## Directions for this task
Repeat the lines from the line with "cts_made_buffers = 3" to the line with "mux4_2: 526" in the listing below, keeping both end lines and adding nothing.

** Opening Input block **

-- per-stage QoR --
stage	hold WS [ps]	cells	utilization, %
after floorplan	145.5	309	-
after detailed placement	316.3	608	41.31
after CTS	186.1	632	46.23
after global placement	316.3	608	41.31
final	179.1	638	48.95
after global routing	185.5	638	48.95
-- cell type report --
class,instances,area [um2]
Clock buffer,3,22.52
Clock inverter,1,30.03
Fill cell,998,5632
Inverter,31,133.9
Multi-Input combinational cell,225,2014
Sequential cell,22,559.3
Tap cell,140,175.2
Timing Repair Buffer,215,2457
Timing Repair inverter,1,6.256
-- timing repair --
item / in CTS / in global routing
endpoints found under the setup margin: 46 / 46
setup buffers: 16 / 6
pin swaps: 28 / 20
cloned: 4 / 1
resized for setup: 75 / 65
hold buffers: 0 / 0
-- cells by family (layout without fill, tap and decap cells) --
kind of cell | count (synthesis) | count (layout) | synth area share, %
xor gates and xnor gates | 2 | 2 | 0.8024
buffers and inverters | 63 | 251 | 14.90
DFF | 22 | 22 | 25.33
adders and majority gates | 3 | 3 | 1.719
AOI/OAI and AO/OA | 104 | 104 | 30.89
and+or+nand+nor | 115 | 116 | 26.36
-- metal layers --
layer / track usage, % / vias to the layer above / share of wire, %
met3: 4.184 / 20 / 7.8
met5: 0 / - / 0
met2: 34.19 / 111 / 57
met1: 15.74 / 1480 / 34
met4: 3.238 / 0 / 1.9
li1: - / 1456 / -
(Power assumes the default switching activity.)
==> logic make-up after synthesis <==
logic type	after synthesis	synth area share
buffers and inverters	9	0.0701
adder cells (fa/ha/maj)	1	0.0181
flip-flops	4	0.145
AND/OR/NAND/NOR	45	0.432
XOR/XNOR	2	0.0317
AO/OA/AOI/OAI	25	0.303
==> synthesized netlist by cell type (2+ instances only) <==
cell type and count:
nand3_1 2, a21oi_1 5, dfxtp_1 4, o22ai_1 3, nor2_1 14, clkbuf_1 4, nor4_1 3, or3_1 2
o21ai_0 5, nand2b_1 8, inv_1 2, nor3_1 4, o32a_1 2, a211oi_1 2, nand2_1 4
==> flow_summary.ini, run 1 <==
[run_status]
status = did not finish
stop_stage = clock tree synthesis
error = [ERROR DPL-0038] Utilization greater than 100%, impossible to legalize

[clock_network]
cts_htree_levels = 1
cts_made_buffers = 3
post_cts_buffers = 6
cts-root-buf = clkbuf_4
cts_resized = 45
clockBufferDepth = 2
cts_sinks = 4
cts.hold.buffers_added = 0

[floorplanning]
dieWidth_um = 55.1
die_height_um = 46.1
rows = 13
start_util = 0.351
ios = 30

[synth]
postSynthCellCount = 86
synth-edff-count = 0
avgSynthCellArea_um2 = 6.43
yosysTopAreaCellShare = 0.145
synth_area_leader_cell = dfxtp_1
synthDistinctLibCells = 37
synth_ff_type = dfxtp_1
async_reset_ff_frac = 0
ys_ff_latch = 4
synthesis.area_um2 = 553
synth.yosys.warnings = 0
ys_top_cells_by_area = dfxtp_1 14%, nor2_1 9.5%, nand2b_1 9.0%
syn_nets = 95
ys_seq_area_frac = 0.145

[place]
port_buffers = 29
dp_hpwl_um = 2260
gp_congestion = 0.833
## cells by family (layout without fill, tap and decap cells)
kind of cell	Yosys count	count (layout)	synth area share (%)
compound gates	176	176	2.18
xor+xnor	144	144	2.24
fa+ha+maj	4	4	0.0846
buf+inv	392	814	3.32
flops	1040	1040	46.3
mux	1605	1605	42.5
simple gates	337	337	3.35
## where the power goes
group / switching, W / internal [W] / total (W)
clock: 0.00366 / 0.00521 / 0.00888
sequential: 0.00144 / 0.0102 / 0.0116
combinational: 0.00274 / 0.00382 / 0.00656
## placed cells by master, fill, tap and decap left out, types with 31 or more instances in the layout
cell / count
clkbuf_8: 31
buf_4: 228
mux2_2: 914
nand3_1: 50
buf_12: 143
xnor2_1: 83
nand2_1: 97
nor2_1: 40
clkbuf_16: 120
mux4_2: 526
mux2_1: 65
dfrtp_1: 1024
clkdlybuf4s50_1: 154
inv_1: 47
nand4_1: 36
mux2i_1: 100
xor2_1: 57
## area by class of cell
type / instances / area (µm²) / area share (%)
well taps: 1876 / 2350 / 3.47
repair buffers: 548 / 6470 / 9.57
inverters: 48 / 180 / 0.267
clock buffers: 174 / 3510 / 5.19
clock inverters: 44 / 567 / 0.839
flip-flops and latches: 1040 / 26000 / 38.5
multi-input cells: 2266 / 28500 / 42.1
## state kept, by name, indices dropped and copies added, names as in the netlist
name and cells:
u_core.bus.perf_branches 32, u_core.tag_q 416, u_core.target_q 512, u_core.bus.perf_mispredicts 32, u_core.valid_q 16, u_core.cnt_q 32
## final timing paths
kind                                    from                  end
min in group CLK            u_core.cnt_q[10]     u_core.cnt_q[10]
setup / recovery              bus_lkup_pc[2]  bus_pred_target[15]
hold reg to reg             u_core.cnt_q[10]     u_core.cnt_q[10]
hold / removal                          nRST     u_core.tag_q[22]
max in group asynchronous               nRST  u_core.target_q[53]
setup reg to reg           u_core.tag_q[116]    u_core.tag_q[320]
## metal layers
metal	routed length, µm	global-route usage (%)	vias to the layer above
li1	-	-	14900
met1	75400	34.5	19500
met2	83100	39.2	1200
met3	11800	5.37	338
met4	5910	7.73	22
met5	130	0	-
### src/rtl/gray_fifo_ptr_ctrl_pkg.sv
// Shared constants and the binary-to-Gray helper for the FIFO pointer controller.
// Optional error flagging is controlled by GRAY_FIFO_PTR_ERR_EN (see top).
package memctrl_gray_pkg;

  localparam int AW_DEFAULT = 4;
  localparam int GRAY_MAX_W = 16;  // widest pointer: AW=15 -> 16 bits

  // Pointers narrower than GRAY_MAX_W are zero-extended by the caller.
  function automatic logic [GRAY_MAX_W-1:0] bin2gray(input logic [GRAY_MAX_W-1:0] b);
    return b ^ (b >> 1);
  endfunction

endpackage

### src/rtl/gray_fifo_ptr_ctrl_if.sv
// Request/grant and status bundle for the FIFO pointer controller.
// master = requester side, slave = controller side.
interface gray_fifo_ptr_ctrl_if
  import memctrl_gray_pkg::*;
#(
  parameter int AW = AW_DEFAULT
);
  logic          flush;
  logic          wr_req;
  logic          rd_req;
  logic          wr_grant;
  logic          rd_grant;
  logic [AW-1:0] wr_addr;
  logic [AW-1:0] rd_addr;
  logic [AW:0]   wr_gray;
  logic [AW:0]   rd_gray;
  logic          full;
  logic          empty;
  logic [AW:0]   level;
  logic          err;

  modport master (
    output flush, wr_req, rd_req,
    input  wr_grant, rd_grant, wr_addr, rd_addr, wr_gray, rd_gray,
           full, empty, level, err
  );

  modport slave (
    input  flush, wr_req, rd_req,
    output wr_grant, rd_grant, wr_addr, rd_addr, wr_gray, rd_gray,
           full, empty, level, err
  );
endinterface

### src/rtl/gray_fifo_ptr_ctrl_gray_ptr.sv
// AW+1-bit binary pointer with a Gray copy registered alongside it.
// rst and clr both zero the pointer; rst wins, clr wins over inc.
module gray_ptr
  import memctrl_gray_pkg::*;
#(
  parameter int AW = AW_DEFAULT
) (
  input  logic        clk,
  input  logic        rst,
  input  logic        clr,
  input  logic        inc,
  output logic [AW:0] bin,
  output logic [AW:0] gray
);

  logic [AW:0]           bin_q, bin_d;
  logic [AW:0]           gray_q, gray_d;
  logic [GRAY_MAX_W-1:0] gray_full;

  // Next pointer; wrap from all-ones to zero falls out of the adder.
  always_comb begin
    bin_d = bin_q;
    if (clr)      bin_d = '0;
    else if (inc) bin_d = bin_q + (AW+1)'(1);
    gray_full = bin2gray(GRAY_MAX_W'(bin_d));
    gray_d    = gray_full[AW:0];
  end

  // Pointer registers, synchronous reset.
  always_ff @(posedge clk) begin
    if (rst) begin
      bin_q  <= '0;
      gray_q <= '0;
    end else begin
      bin_q  <= bin_d;
      gray_q <= gray_d;
    end
  end

  assign bin  = bin_q;
  assign gray = gray_q;

endmodule

### src/rtl/gray_fifo_ptr_ctrl.sv
// Single-clock FIFO pointer controller with Gray-coded pointers.
// Grants, addresses, full/empty and level for a 2**AW-entry buffer.
// Define GRAY_FIFO_PTR_ERR_EN to build the sticky overflow/underflow flag;
// otherwise err is tied low.
module gray_fifo_ptr_ctrl
  import memctrl_gray_pkg::*;
#(
  parameter int AW = AW_DEFAULT
) (
  input  logic                     clk,
  input  logic                     rst,
  gray_fifo_ptr_ctrl_if.slave      bus
);

  logic [AW:0] wr_bin, rd_bin;
  logic [AW:0] wr_gray, rd_gray;
  logic        full, empty;
  logic        wr_grant, rd_grant;
  logic [AW:0] level_q, level_d;

  // Flags decode straight from the registered Gray pointers.
  assign empty = (wr_gray == rd_gray);
  assign full  = (wr_gray == {~rd_gray[AW:AW-1], rd_gray[AW-2:0]});

  // Full blocks writes, empty blocks reads, so a simultaneous pair at a
  // boundary only grants the side that can make progress.
  assign wr_grant = bus.wr_req & ~full  & ~bus.flush & ~rst;
  assign rd_grant = bus.rd_req & ~empty & ~bus.flush & ~rst;

  gray_ptr #(.AW(AW)) u_wr_ptr (
    .clk  (clk),
    .rst  (rst),
    .clr  (bus.flush),
    .inc  (wr_grant),
    .bin  (wr_bin),
    .gray (wr_gray)
  );

  gray_ptr #(.AW(AW)) u_rd_ptr (
    .clk  (clk),
    .rst  (rst),
    .clr  (bus.flush),
    .inc  (rd_grant),
    .bin  (rd_bin),
    .gray (rd_gray)
  );

  // Occupancy tracks wr_bin - rd_bin incrementally, in step with the pointers.
  always_comb begin
    level_d = level_q;
    if (bus.flush)                 level_d = '0;
    else if (wr_grant & ~rd_grant) level_d = level_q + (AW+1)'(1);
    else if (rd_grant & ~wr_grant) level_d = level_q - (AW+1)'(1);
  end

  // Level register.
  always_ff @(posedge clk) begin
    if (rst) level_q <= '0;
    else     level_q <= level_d;
  end

`ifdef GRAY_FIFO_PTR_ERR_EN
  logic err_q, err_d;

  // Sticky: a refused request at a boundary sets it; only flush/rst clear it.
  always_comb begin
    err_d = err_q;
    if (bus.flush)
      err_d = 1'b0;
    else if ((bus.wr_req & full) | (bus.rd_req & empty))
      err_d = 1'b1;
  end

  // Error flag register.
  always_ff @(posedge clk) begin
    if (rst) err_q <= 1'b0;
    else     err_q <= err_d;
  end

  assign bus.err = err_q;
`else
  assign bus.err = 1'b0;
`endif

  assign bus.wr_grant = wr_grant;
  assign bus.rd_grant = rd_grant;
  assign bus.wr_addr  = wr_bin[AW-1:0];
  assign bus.rd_addr  = rd_bin[AW-1:0];
  assign bus.wr_gray  = wr_gray;
  assign bus.rd_gray  = rd_gray;
  assign bus.full     = full;
  assign bus.empty    = empty;
  assign bus.level    = level_q;

endmodule

### src/flat_wrapper.sv
// flat-port wrapper written by rule: the top's interface ports become plain ports
module gray_fifo_ptr_ctrl_flat import memctrl_gray_pkg::*;
#(
  parameter int AW = AW_DEFAULT
)
  (clk, rst, bus_flush, bus_wr_req, bus_rd_req, bus_wr_grant, bus_rd_grant, bus_wr_addr, bus_rd_addr, bus_wr_gray, bus_rd_gray, bus_full, bus_empty, bus_level, bus_err);
  gray_fifo_ptr_ctrl_if #(.AW(AW)) bus_i ();
  input  logic clk;
  input  logic rst;
  input wire logic [$bits(bus_i.flush)-1:0] bus_flush;
  input wire logic [$bits(bus_i.wr_req)-1:0] bus_wr_req;
  input wire logic [$bits(bus_i.rd_req)-1:0] bus_rd_req;
  output wire logic [$bits(bus_i.wr_grant)-1:0] bus_wr_grant;
  output wire logic [$bits(bus_i.rd_grant)-1:0] bus_rd_grant;
  output wire logic [$bits(bus_i.wr_addr)-1:0] bus_wr_addr;
  output wire logic [$bits(bus_i.rd_addr)-1:0] bus_rd_addr;
  output wire logic [$bits(bus_i.wr_gray)-1:0] bus_wr_gray;
  output wire logic [$bits(bus_i.rd_gray)-1:0] bus_rd_gray;
  output wire logic [$bits(bus_i.full)-1:0] bus_full;
  output wire logic [$bits(bus_i.empty)-1:0] bus_empty;
  output wire logic [$bits(bus_i.level)-1:0] bus_level;
  output wire logic [$bits(bus_i.err)-1:0] bus_err;
  assign bus_i.flush = bus_flush;
  assign bus_i.wr_req = bus_wr_req;
  assign bus_i.rd_req = bus_rd_req;
  assign bus_wr_grant = bus_i.wr_grant;
  assign bus_rd_grant = bus_i.rd_grant;
  assign bus_wr_addr = bus_i.wr_addr;
  assign bus_rd_addr = bus_i.rd_addr;
  assign bus_wr_gray = bus_i.wr_gray;
  assign bus_rd_gray = bus_i.rd_gray;
  assign bus_full = bus_i.full;
  assign bus_empty = bus_i.empty;
  assign bus_level = bus_i.level;
  assign bus_err = bus_i.err;
  gray_fifo_ptr_ctrl #(.AW(AW)) u_core (.clk(clk), .rst(rst), .bus(bus_i));
endmodule
### config.mk
export PLATFORM = sky130hd
export DESIGN_NAME = gray_fifo_ptr_ctrl_flat
export DESIGN_NICKNAME = d
export VERILOG_FILES = /design/src/rtl/gray_fifo_ptr_ctrl_pkg.sv /design/src/rtl/gray_fifo_ptr_ctrl_if.sv /design/src/rtl/gray_fifo_ptr_ctrl_gray_ptr.sv /design/src/rtl/gray_fifo_ptr_ctrl.sv /design/src/flat_wrapper.sv
export SDC_FILE = /design/constraint.sdc
export NUM_CORES = 1
export LEC_CHECK = 0
export CELL_PAD_IN_SITES_DETAIL_PLACEMENT = 0
export CELL_PAD_IN_SITES_GLOBAL_PLACEMENT = 1
export CORE_MARGIN = 2
export CORE_UTILIZATION = 32
export DETAILED_ROUTE_END_ITERATION = 6
export PLACE_DENSITY = 0.75
export SYNTH_ARGS = -nofsm -noshare
export SYNTH_HDL_FRONTEND = slang
export SYNTH_SLANG_ARGS = --single-unit
export TNS_END_PERCENT = 20
### constraint.sdc
create_clock -name clk -period 2.7 [get_ports clk]
set_input_delay 0.405 -clock clk [delete_from_list [all_inputs] [get_ports clk]]
set_output_delay 0.405 -clock clk [all_outputs]
set_load 0.02 [all_outputs]
==> impl_metrics.tcl, run 1 <==
set metrics [dict create \
    synthFlopType "dfxtp_1" \
    clk-insertion-delay-late_ps 260 \
    slew_violations 0 \
    critPathLaunch "bus_flush" \
    die_area_um2 4380 \
    ios 33 \
    grt_max_degree 13 \
    syn_avg_cell_area_um2 9.46 \
    power.density_nw_per_um2 376 \
    required_ps 2900 \
    endpoint_kind "register" \
    r2r_setup_slack_ps 150 \
    min_period_ps 2550 \
    die_y_um 66.2 \
    portBuffers 31 \
    wl_per_cell_um 12.2 \
    cts_tree "done" \
    overflow 0 \
    cts_buffer_depth 2 \
    dieWidth_um 66.2 \
    fmax_mhz 391 \
    finalSetupViolCount 0 \
    power.total_mw 0.681 \
    std_cell_rows 22 \
    start_kind "primary input" \
    grt_pass1_vias 1048 \
    critPathMaxFanout 4 \
    vias 1055 \
    ir_drop_v 0.000217 \
    clock-sinks 23 \
    cts_buffers 3 \
    clkTransAtPathRegs_ps 80 \
    antenna_cells 0 \
    cap_viol_max_count 0 \
    worstPathCellList "clkdlybuf4s50_1, or2_4, or2_4, ha_2, inv_2, ha_1, a21o_1, a21oi_2, xnor2_1, or3_1, a21oi_1" \
    grt_pass1_wl_mm 4.70 \
    drtAntennaViolNets 0 \
    nFillCells 359 \
    worst_path_most_repeated_cell "or2_4" \
    hold_path.startpoint "u_core.bus.level[4]" \
    synth_area_um2 1240 \
    cts_root_buffer "clkbuf_8" \
    slowest_stage "clkdlybuf4s50_1" \
    yosysWarnings 0 \
    synth-seq-cells 23 \
    syn2layout_area_growth_pct 46.4 \
    drive_gt1_frac 0.272 \
    period_share 0.946 \
    htreeDepth 1 \
    hold_class "reg -> reg" \
    finClkSkew_ps 2.07 \
    finalSetupTns_ps 0 \
    synth-edff-count 0 \
    drc 0 \
    post-route-util 0.492 \
    vias_per_cell 4.63 \
    synthArstFlopShare 0 \
    nets 193 \
    hold_buffers 0 \
    start_util 0.336 \
    dpl-instance-area_um2 1730 \
    gp_congestion 0.783 \
    grt_antenna_before_repair 0 \
    layout_commonest_cell "clkdlybuf4s50_1" \
    worstPathArrival_ps 2750 \
    drtPass1Iterations 4 \
    ys_types 36 \
    timing.hold.ws_ps 501 \
    final_area_um2 1810 \
    status "complete, no violations" \
    r2r-start "u_core.u_wr_ptr.gray[1]" \
    syn_nets 143 \
    final_cell_mix "clkdlybuf4s50_1, nor2_1, buf_4" \
    synth_seq_area_share 0.372 \
    wl_mm 2.77 \
    cpPeakStageDelay_ps 430 \
    criticalPathCategory "in -> reg" \
    leakagePower_nw 0.729 \
    drt_iter0_drc 36 \
    post-dp-hpwl_mm 2.25 \
    synthCells 131 \
    coreArea_um2 3690 \
    hold_viol_final 0 \
    track_usage 0.137 \
]
## synth_stat cells (2+ instances only)
master / instances / area (µm²)
a21o_1: 2 / 15.0
o211ai_1: 4 / 30.0
or2_4: 2 / 17.5
xor2_2: 2 / 32.5
ha_1: 6 / 75.1
a21oi_1: 6 / 30.0
o21ai_0: 2 / 10.0
dfxtp_1: 23 / 460
nand3_1: 2 / 10.0
xor2_1: 11 / 96.3
inv_1: 5 / 18.8
mux2i_1: 3 / 30.0
o2111ai_2: 2 / 30.0
nand2_1: 2 / 7.51
nor2_1: 24 / 90.1
and3_1: 4 / 25.0
xnor2_1: 12 / 105
## final timing paths
kind                               to  cells after the start
setup / recovery  u_core.bus.level[4]                     11
hold / removal    u_core.bus.level[4]                      2
setup reg to reg  u_core.bus.level[4]                     12
hold reg to reg   u_core.bus.level[4]                      2
## metal layers
metal	GRT usage	vias to the layer above	wire length, µm
li1	-	535	-
met1	0.172	493	1280
met2	0.239	25	1390
met3	0.0307	2	97
met4	0.0281	0	12
met5	0	-	0
## state kept, by name, summed over array words and instances, names as in the netlist
name / cells
u_core.u_rd_ptr.bin: 5
u_core.bus.level: 5
u_core.u_wr_ptr.gray: 4
u_core.u_wr_ptr.bin: 5
u_core.u_rd_ptr.gray: 4
## metrics by stage
step | setup WS, ps | instances
finish | 145 | 228
global placement | -190 | 222
floorplan | 17.8 | 131
CTS | 7.71 | 226
global route | -0.396 | 228
detailed placement | -254 | 222
## area by class of cell
type,instances,area (µm²),share of cell area
timing repair buffer,50,453,0.250
inverter,6,27.5,0.0152
sequential,23,473,0.261
multi-input combinational,97,754,0.416
tap,48,60.1,0.0331
clock buffer,4,45.0,0.0248
## logic make-up after synthesis
kind of cell | synth area share
AND/OR/NAND/NOR | 0.137
adder cells (fa/ha/maj) | 0.0768
multiplexers | 0.0242
AO/OA/AOI/OAI | 0.151
XOR/XNOR | 0.189
buffers and inverters | 0.0475
other | 0.00303
flip-flops | 0.372
## power by group
part	switching [mW]	total [mW]	internal (mW)	leakage, nW
clock	0.110	0.216	0.105	0.0228
sequential	0.00585	0.350	0.344	0.191
combinational	0.0571	0.115	0.0582	0.515
## critical path: cells and delay by family
kind / cells / cell delay [ps]
AOI/OAI and AO/OA: 3 / 460
xor gates and xnor gates: 1 / 80
adders and majority gates: 2 / 450
buffers and inverters: 2 / 510
and+or+nand+nor: 3 / 850
## repair_timing
action,in CTS,in global routing
pin swaps,0,5
setup endpoints to repair,1,2
buffers inserted,0,2
resized for setup,1,4
Note: power is estimated with default switching activity, not from simulation.
==> inputs of run 2 (changes only) <==
--- a/config.mk
+++ b/config.mk
@@ -7,11 +7,10 @@
 export LEC_CHECK = 0
 export CELL_PAD_IN_SITES_DETAIL_PLACEMENT = 0
 export CELL_PAD_IN_SITES_GLOBAL_PLACEMENT = 1
-export CORE_MARGIN = 2
 export CORE_UTILIZATION = 32
+export CTS_BUF_LIST = sky130_fd_sc_hd__clkbuf_16
 export DETAILED_ROUTE_END_ITERATION = 6
 export PLACE_DENSITY = 0.75
 export SYNTH_ARGS = -nofsm -noshare
 export SYNTH_HDL_FRONTEND = slang
 export SYNTH_SLANG_ARGS = --single-unit
-export TNS_END_PERCENT = 20
==> impl_metrics.tcl, run 2 (synthesis results as in run 1) <==
set metrics [dict create \
    die_area_um2 4120 \
    cts_root_buffer "clkbuf_16" \
    wl_per_cell_um 12.3 \
    drc 0 \
    swShare 0.237 \
    portBuffers 31 \
    critPathMaxFanout 4 \
    max_slew_margin 0.659 \
    track_usage 0.154 \
    power.density_nw_per_um2 425 \
    overflow 0 \
    coreArea_um2 3690 \
    layout_commonest_cell "clkdlybuf4s50_1" \
    clkTransAtPathRegs_ps 60 \
    criticalPathCategory "in -> out" \
    hold_buffers 0 \
    cap_viol_max_count 0 \
    clk-insertion-delay-late_ps 260 \
    start_util 0.336 \
    rsz0062_at_grt "false" \
    clockPowerShare 0.407 \
    post-route-util 0.505 \
    status "complete, no violations" \
    worstPathArrival_ps 2140 \
    hold_class "reg -> reg" \
    drt_iter0_drc 10 \
    finalSetupTns_ps 0 \
    drtPass1Iterations 2 \
    nets 195 \
    clock-sinks 23 \
    cts_tree "done" \
    post-dp-hpwl_mm 2.18 \
    dpl_worst_slack_ps -247 \
    start_kind "primary input" \
    worst_slack_ps 155 \
    final_cell_mix "clkdlybuf4s50_1, nor2_1, buf_4" \
    std_cell_rows 22 \
    cts_buffers 3 \
    final_area_um2 1860 \
    dpl-instance-area_um2 1750 \
    finalSetupViolCount 0 \
    hold_viol_final 0 \
    required_ps 2300 \
    internal_power_mw 0.603 \
    timing.hold.ws_ps 482 \
    syn2layout_area_growth_pct 50.3 \
    nFillCells 365 \
    die_y_um 64.2 \
    drive_gt1_frac 0.280 \
    wl_mm 2.82 \
    ios 33 \
    htreeDepth 1 \
    finClkSkew_ps 1.53 \
    netSwitchingPower_mw 0.187 \
    grt_antenna_before_repair 0 \
    antenna_cells 0 \
    r2r-start "u_core.u_rd_ptr.gray[0]" \
    fmax_mhz 393 \
    hold_path.startpoint "u_core.bus.level[4]" \
    worstMarginPinSlew_ps 499 \
    leakagePower_nw 0.758 \
    pwr-share-seq 0.443 \
    ir_drop_v 0.000318 \
    grt_pass1_wl_mm 4.77 \
    gp_congestion 0.809 \
    drtAntennaViolNets 0 \
    slew_violations 0 \
    period_share 0.943 \
    vias 1067 \
    p_comb_frac 0.150 \
    critPathLaunch "bus_flush" \
    min_period_ps 2540 \
    grt_max_degree 13 \
    vias_per_cell 4.64 \
    endpoint_kind "output pin" \
    dieWidth_um 64.2 \
    cts_buffer_depth 2 \
    grt_pass1_vias 1118 \
]
-- run 2: cell count changes in the layout (fill, tap and decap cells not counted), sizes merged --
cell / previous run / this run
clkbuf: 4 / 3
buf: 19 / 21
inv: 5 / 6
-- run 2: through the flow --
step / total power [mW] / instances
final: 0.791 / 230
after global routing: 0.829 / 230
after CTS: 0.802 / 228
after detailed placement: 0.472 / 224
after global placement: 0.470 / 224
after floorplan: 0.422 / 131
-- run 2: critical path, cell delays in order --
cell and delay (ps):
clkdlybuf4s50_1 430, or2_4 290, or2_4 240, buf_4 140, clkinv_4 40, clkdlybuf4s50_1 590
-- run 2: final timing paths --
check	endpoint	slack (ps)	cells past startpoint
worst max register to register	u_core.bus.level[4]	170	12
worst max-delay path	bus_rd_grant	160	6
worst min-delay path	u_core.bus.level[4]	480	2
worst min register to register	u_core.bus.level[4]	480	2
-- run 2: per-layer routing --
metal	up-vias	share of wire	global-route usage
met4	0	0.012	0.0583
met1	500	0.45	0.170
met3	4	0.033	0.0429
met5	-	0	0
li1	544	-	-
met2	19	0.51	0.277
-- run 2: timing repair --
| action | CTS | global route |
|---|---|---|
| setup endpoints to repair | 1 | 2 |
| setup buffers | 0 | 2 |
| pin swaps | 0 | 3 |
| resized for setup | 1 | 4 |
-- run 2: cell type report --
class                           count  area (µm²)  area share
Inverter                            6        27.5      0.0148
Timing Repair Buffer               52         468       0.251
Tap cell                           48        60.1      0.0323
Clock buffer                        3        75.1      0.0403
Sequential cell                    23         473       0.254
Clock inverter                      1        3.75     0.00202
Multi-Input combinational cell     97         754       0.405
-- run 2: power groups by stage --
stage / registers (mW) / logic (mW) / clock network [mW]
4_1_cts: 0.351 / 0.115 / 0.337
6_report: 0.351 / 0.119 / 0.321
3_5_place_dp: 0.358 / 0.113 / 0
2_1_floorplan: 0.364 / 0.0586 / 0
3_3_place_gp: 0.358 / 0.112 / 0
5_1_grt: 0.351 / 0.129 / 0.349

** Closing Input block **

## Result of the exercise
cts_made_buffers = 3
post_cts_buffers = 6
cts-root-buf = clkbuf_4
cts_resized = 45
clockBufferDepth = 2
cts_sinks = 4
cts.hold.buffers_added = 0

[floorplanning]
dieWidth_um = 55.1
die_height_um = 46.1
rows = 13
start_util = 0.351
ios = 30

[synth]
postSynthCellCount = 86
synth-edff-count = 0
avgSynthCellArea_um2 = 6.43
yosysTopAreaCellShare = 0.145
synth_area_leader_cell = dfxtp_1
synthDistinctLibCells = 37
synth_ff_type = dfxtp_1
async_reset_ff_frac = 0
ys_ff_latch = 4
synthesis.area_um2 = 553
synth.yosys.warnings = 0
ys_top_cells_by_area = dfxtp_1 14%, nor2_1 9.5%, nand2b_1 9.0%
syn_nets = 95
ys_seq_area_frac = 0.145

[place]
port_buffers = 29
dp_hpwl_um = 2260
gp_congestion = 0.833
## cells by family (layout without fill, tap and decap cells)
kind of cell	Yosys count	count (layout)	synth area share (%)
compound gates	176	176	2.18
xor+xnor	144	144	2.24
fa+ha+maj	4	4	0.0846
buf+inv	392	814	3.32
flops	1040	1040	46.3
mux	1605	1605	42.5
simple gates	337	337	3.35
## where the power goes
group / switching, W / internal [W] / total (W)
clock: 0.00366 / 0.00521 / 0.00888
sequential: 0.00144 / 0.0102 / 0.0116
combinational: 0.00274 / 0.00382 / 0.00656
## placed cells by master, fill, tap and decap left out, types with 31 or more instances in the layout
cell / count
clkbuf_8: 31
buf_4: 228
mux2_2: 914
nand3_1: 50
buf_12: 143
xnor2_1: 83
nand2_1: 97
nor2_1: 40
clkbuf_16: 120
mux4_2: 526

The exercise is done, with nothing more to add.